Former Vice President Joe Biden is the early national favorite among Democratic presidential voters, up significantly over U.S. Sens. Bernie Sanders, Kamala Harris and Elizabeth Warren, according to the first weekly survey report released by Morning Consult on Tuesday.
The survey and data firm announced its first “The State of the Democratic Primary” report through its Political Intelligence 2020 newsletter, showing Biden, of Delaware, the favorite of 29 percent of Democratic primary voters nationwide. He was followed by Sanders of Vermont with 22 percent, Harris of California with 13 percent and Warren of Massachusetts with 8 percent.
Biden, only a potential candidate at this point, also has the lead in key early battleground states, New Hampshire, Iowa, South Carolina, and Nevada, with a combined 33 percent of the Democratic primary voters’ support in those states, Morning Consult reported.
He also has been riding high, around 28 to 31 percent, since Morning Consult first started daily tracking the Democratic candidates in early January. Sanders has been a solid second the whole time, drawing in the low 20s. Harris is the only candidate or potential candidate who has demonstrated any real movement: Morning Consult’s tracking polls showed her in mid-single digits of support during the first couple of weeks, and in the teens during the last couple of weeks, jumping over a couple of other candidates.
The organization is tracking 19 Democratic candidates and potential candidates. Of the other 15, only former U.S. Rep. Beto O’Rourke of Texas and U.S. Sen. Cory Booker of New Jersey show any daylight above the rest of pack, with each consistently drawing percentages of support in the mid-single digits. The other 13 crowd around 3 percent or less support. [Former Tallahassee Mayor Andrew Gillum is not among those being tracked.]
Morning Consult reported its results for the current poll after conducting 11,627 interviews between Feb. 4 and Sunday with registered voters who are planning to vote in a Democratic primary or caucus. The firm reported a margin of error of just 1 percent.
Not surprisingly, Biden and Sanders have the greatest name recognition percentages, both in the high 90s, and favorability percentages, both in the 70s, with Biden on top at 78 percent.

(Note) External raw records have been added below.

<file path="src/rtl/fix2flt_pkg.sv">
// Shared definitions for the fixed 8.8 to float16 converter.
// No ports. Holds state encodings, FP16/fixed-point field widths,
// the initial exponent and the data-memory operand/result addresses.
package fix2flt_pkg;

    localparam int EXP_W  = 5;
    localparam int MANT_W = 10;
    localparam int BIAS   = 15;
    localparam int FRAC_W = 8;
    localparam int MAG_W  = 15;

    // A magnitude whose leading one sits at bit MAG_W-1 has value
    // 2^(MAG_W-1-FRAC_W), so that position starts the exponent count.
    localparam logic [EXP_W-1:0] EXP_INIT = EXP_W'(BIAS + MAG_W - 1 - FRAC_W);

    localparam logic [7:0] SRC_ADDR = 8'd0;
    localparam logic [7:0] DST_ADDR = 8'd2;

    typedef logic [2:0] state_t;

    localparam state_t ST_IDLE     = 3'd0;
    localparam state_t ST_LOAD_HI  = 3'd1;
    localparam state_t ST_LOAD_LO  = 3'd2;
    localparam state_t ST_NORM     = 3'd3;
    localparam state_t ST_ROUND    = 3'd4;
    localparam state_t ST_STORE_HI = 3'd5;
    localparam state_t ST_STORE_LO = 3'd6;
    localparam state_t ST_DONE     = 3'd7;

endpackage

</file>
<file path="src/rtl/fix2flt_if.sv">
// Program-engine bus: start/done handshake plus the byte-wide data-memory port.
//   start      : request from the bench, acted on at its falling edge
//   done       : one-cycle completion pulse
//   dm_addr    : data-memory address
//   dm_wr_en   : data-memory write enable
//   dm_wr_data : data-memory write byte
//   dm_rd_data : data-memory read byte (combinational read of dm_addr)
interface fix2flt_if;
    logic       start;
    logic       done;
    logic [7:0] dm_addr;
    logic       dm_wr_en;
    logic [7:0] dm_wr_data;
    logic [7:0] dm_rd_data;

    modport master (
        output start, dm_rd_data,
        input  done, dm_addr, dm_wr_en, dm_wr_data
    );

    modport slave (
        input  start, dm_rd_data,
        output done, dm_addr, dm_wr_en, dm_wr_data
    );
endinterface

</file>
<file path="src/rtl/fix2flt_round.sv">
// Round-to-nearest-even and float16 packing of a normalized magnitude.
//   sign_i   : operand sign
//   exp_i    : biased exponent matching the leading one at mag_i[14]
//   mag_i    : normalized magnitude (leading one at bit 14, or all zero)
//   result_o : packed {sign, exp, mant}
module fix2flt_round
    import fix2flt_pkg::*;
(
    input  logic                 sign_i,
    input  logic [EXP_W-1:0]     exp_i,
    input  logic [MAG_W-1:0]     mag_i,
    output logic [15:0]          result_o
);

    logic [MANT_W-1:0] mant;
    logic              guard;
    logic              sticky;
    logic              rnd_up;
    logic [MANT_W:0]   mant_sum;
    logic [EXP_W-1:0]  exp_out;

    always_comb begin
        mant     = mag_i[13:4];
        guard    = mag_i[3];
        sticky   = |mag_i[2:0];
        rnd_up   = guard && (sticky || mant[0]);
        mant_sum = {1'b0, mant} + {{MANT_W{1'b0}}, rnd_up};
        // An all-ones mantissa rounding up wraps to zero and bumps the exponent.
        exp_out  = exp_i + {{(EXP_W-1){1'b0}}, mant_sum[MANT_W]};
        if (mag_i == '0)
            result_o = {sign_i, 15'b0};
        else
            result_o = {sign_i, exp_out, mant_sum[MANT_W-1:0]};
    end

endmodule

</file>
<file path="src/rtl/fix2flt_core.sv">
// Sequential sign-magnitude 8.8 fixed-point to float16 converter.
//   clk   : clock, rising edge
//   reset : asynchronous, active-high
//   bus   : slave side of the start/done handshake and data-memory port
//
// state    | meaning
// IDLE     | wait for falling edge of start
// LOAD_HI  | read sign and m[14:8] from SRC_ADDR+1
// LOAD_LO  | read m[7:0] from SRC_ADDR, preset exponent
// NORM     | shift m left one bit per cycle until m[14] set or m zero
// ROUND    | round-to-nearest-even, register packed result
// STORE_HI | write result[15:8] to DST_ADDR+1
// STORE_LO | write result[7:0] to DST_ADDR
// DONE     | one-cycle done pulse
module fix2flt_core
    import fix2flt_pkg::*;
(
    input  logic        clk,
    input  logic        reset,
    fix2flt_if.slave    bus
);

    state_t             state_q, state_d;
    logic               start_q;
    logic               sign_q, sign_d;
    logic [MAG_W-1:0]   mag_q, mag_d;
    logic [EXP_W-1:0]   exp_q, exp_d;
    logic [15:0]        res_q, res_d;
    logic [15:0]        rnd_result;

    fix2flt_round u_round (
        .sign_i   (sign_q),
        .exp_i    (exp_q),
        .mag_i    (mag_q),
        .result_o (rnd_result)
    );

    always_comb begin
        state_d = state_q;
        sign_d  = sign_q;
        mag_d   = mag_q;
        exp_d   = exp_q;
        res_d   = res_q;
        case (state_q)
            ST_IDLE:
                if (start_q && !bus.start) state_d = ST_LOAD_HI;
            ST_LOAD_HI: begin
                sign_d      = bus.dm_rd_data[7];
                mag_d[14:8] = bus.dm_rd_data[6:0];
                state_d     = ST_LOAD_LO;
            end
            ST_LOAD_LO: begin
                mag_d[7:0] = bus.dm_rd_data;
                exp_d      = EXP_INIT;
                state_d    = ST_NORM;
            end
            ST_NORM:
                if (mag_q == '0 || mag_q[MAG_W-1]) begin
                    state_d = ST_ROUND;
                end else begin
                    mag_d = {mag_q[MAG_W-2:0], 1'b0};
                    exp_d = exp_q - 1'b1;
                end
            ST_ROUND: begin
                res_d   = rnd_result;
                state_d = ST_STORE_HI;
            end
            ST_STORE_HI: state_d = ST_STORE_LO;
            ST_STORE_LO: state_d = ST_DONE;
            default:     state_d = ST_IDLE;
        endcase
    end

    always_ff @(posedge clk or posedge reset) begin
        if (reset) begin
            state_q <= ST_IDLE;
            start_q <= 1'b0;
            sign_q  <= 1'b0;
            mag_q   <= '0;
            exp_q   <= '0;
            res_q   <= '0;
        end else begin
            state_q <= state_d;
            start_q <= bus.start;
            sign_q  <= sign_d;
            mag_q   <= mag_d;
            exp_q   <= exp_d;
            res_q   <= res_d;
        end
    end

    // Outputs decode from state and registered result only, so a reset
    // clears them in the same cycle it is asserted.
    always_comb begin
        bus.done       = (state_q == ST_DONE);
        bus.dm_wr_en   = (state_q == ST_STORE_HI) || (state_q == ST_STORE_LO);
        bus.dm_addr    = 8'd0;
        bus.dm_wr_data = 8'd0;
        case (state_q)
            ST_LOAD_HI:  bus.dm_addr = SRC_ADDR + 8'd1;
            ST_LOAD_LO:  bus.dm_addr = SRC_ADDR;
            ST_STORE_HI: begin
                bus.dm_addr    = DST_ADDR + 8'd1;
                bus.dm_wr_data = res_q[15:8];
            end
            ST_STORE_LO: begin
                bus.dm_addr    = DST_ADDR;
                bus.dm_wr_data = res_q[7:0];
            end
            default: ;
        endcase
    end

endmodule

</file>
<file path="src/flat_wrapper.sv">
// flat-port wrapper written by rule: the top's interface ports become plain ports
module fix2flt_core_flat import fix2flt_pkg::*;
  (clk, reset, bus_start, bus_dm_rd_data, bus_done, bus_dm_addr, bus_dm_wr_en, bus_dm_wr_data);
  fix2flt_if bus_i ();
  input  logic clk;
  input  logic reset;
  input wire logic [$bits(bus_i.start)-1:0] bus_start;
  input wire logic [$bits(bus_i.dm_rd_data)-1:0] bus_dm_rd_data;
  output wire logic [$bits(bus_i.done)-1:0] bus_done;
  output wire logic [$bits(bus_i.dm_addr)-1:0] bus_dm_addr;
  output wire logic [$bits(bus_i.dm_wr_en)-1:0] bus_dm_wr_en;
  output wire logic [$bits(bus_i.dm_wr_data)-1:0] bus_dm_wr_data;
  assign bus_i.start = bus_start;
  assign bus_i.dm_rd_data = bus_dm_rd_data;
  assign bus_done = bus_i.done;
  assign bus_dm_addr = bus_i.dm_addr;
  assign bus_dm_wr_en = bus_i.dm_wr_en;
  assign bus_dm_wr_data = bus_i.dm_wr_data;
  fix2flt_core u_core (.clk(clk), .reset(reset), .bus(bus_i));
endmodule
</file>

Warren and former New York City Mayor Michael Bloomberg have name recognition percentages in the mid-80s, but they also both have the highest unfavorable ratings. Twenty-two percent of Democrats say they have an unfavorable opinion of Bloomberg, and 18 percent say so of Warren.
South Bend, Ind., Mayor Pete Buttigieg is the least known of the 19 potential candidates being tracked: 67 percent of voters told Morning Consult that they’ve never heard of him, and to date, he has been getting zero support from those the firm has polled.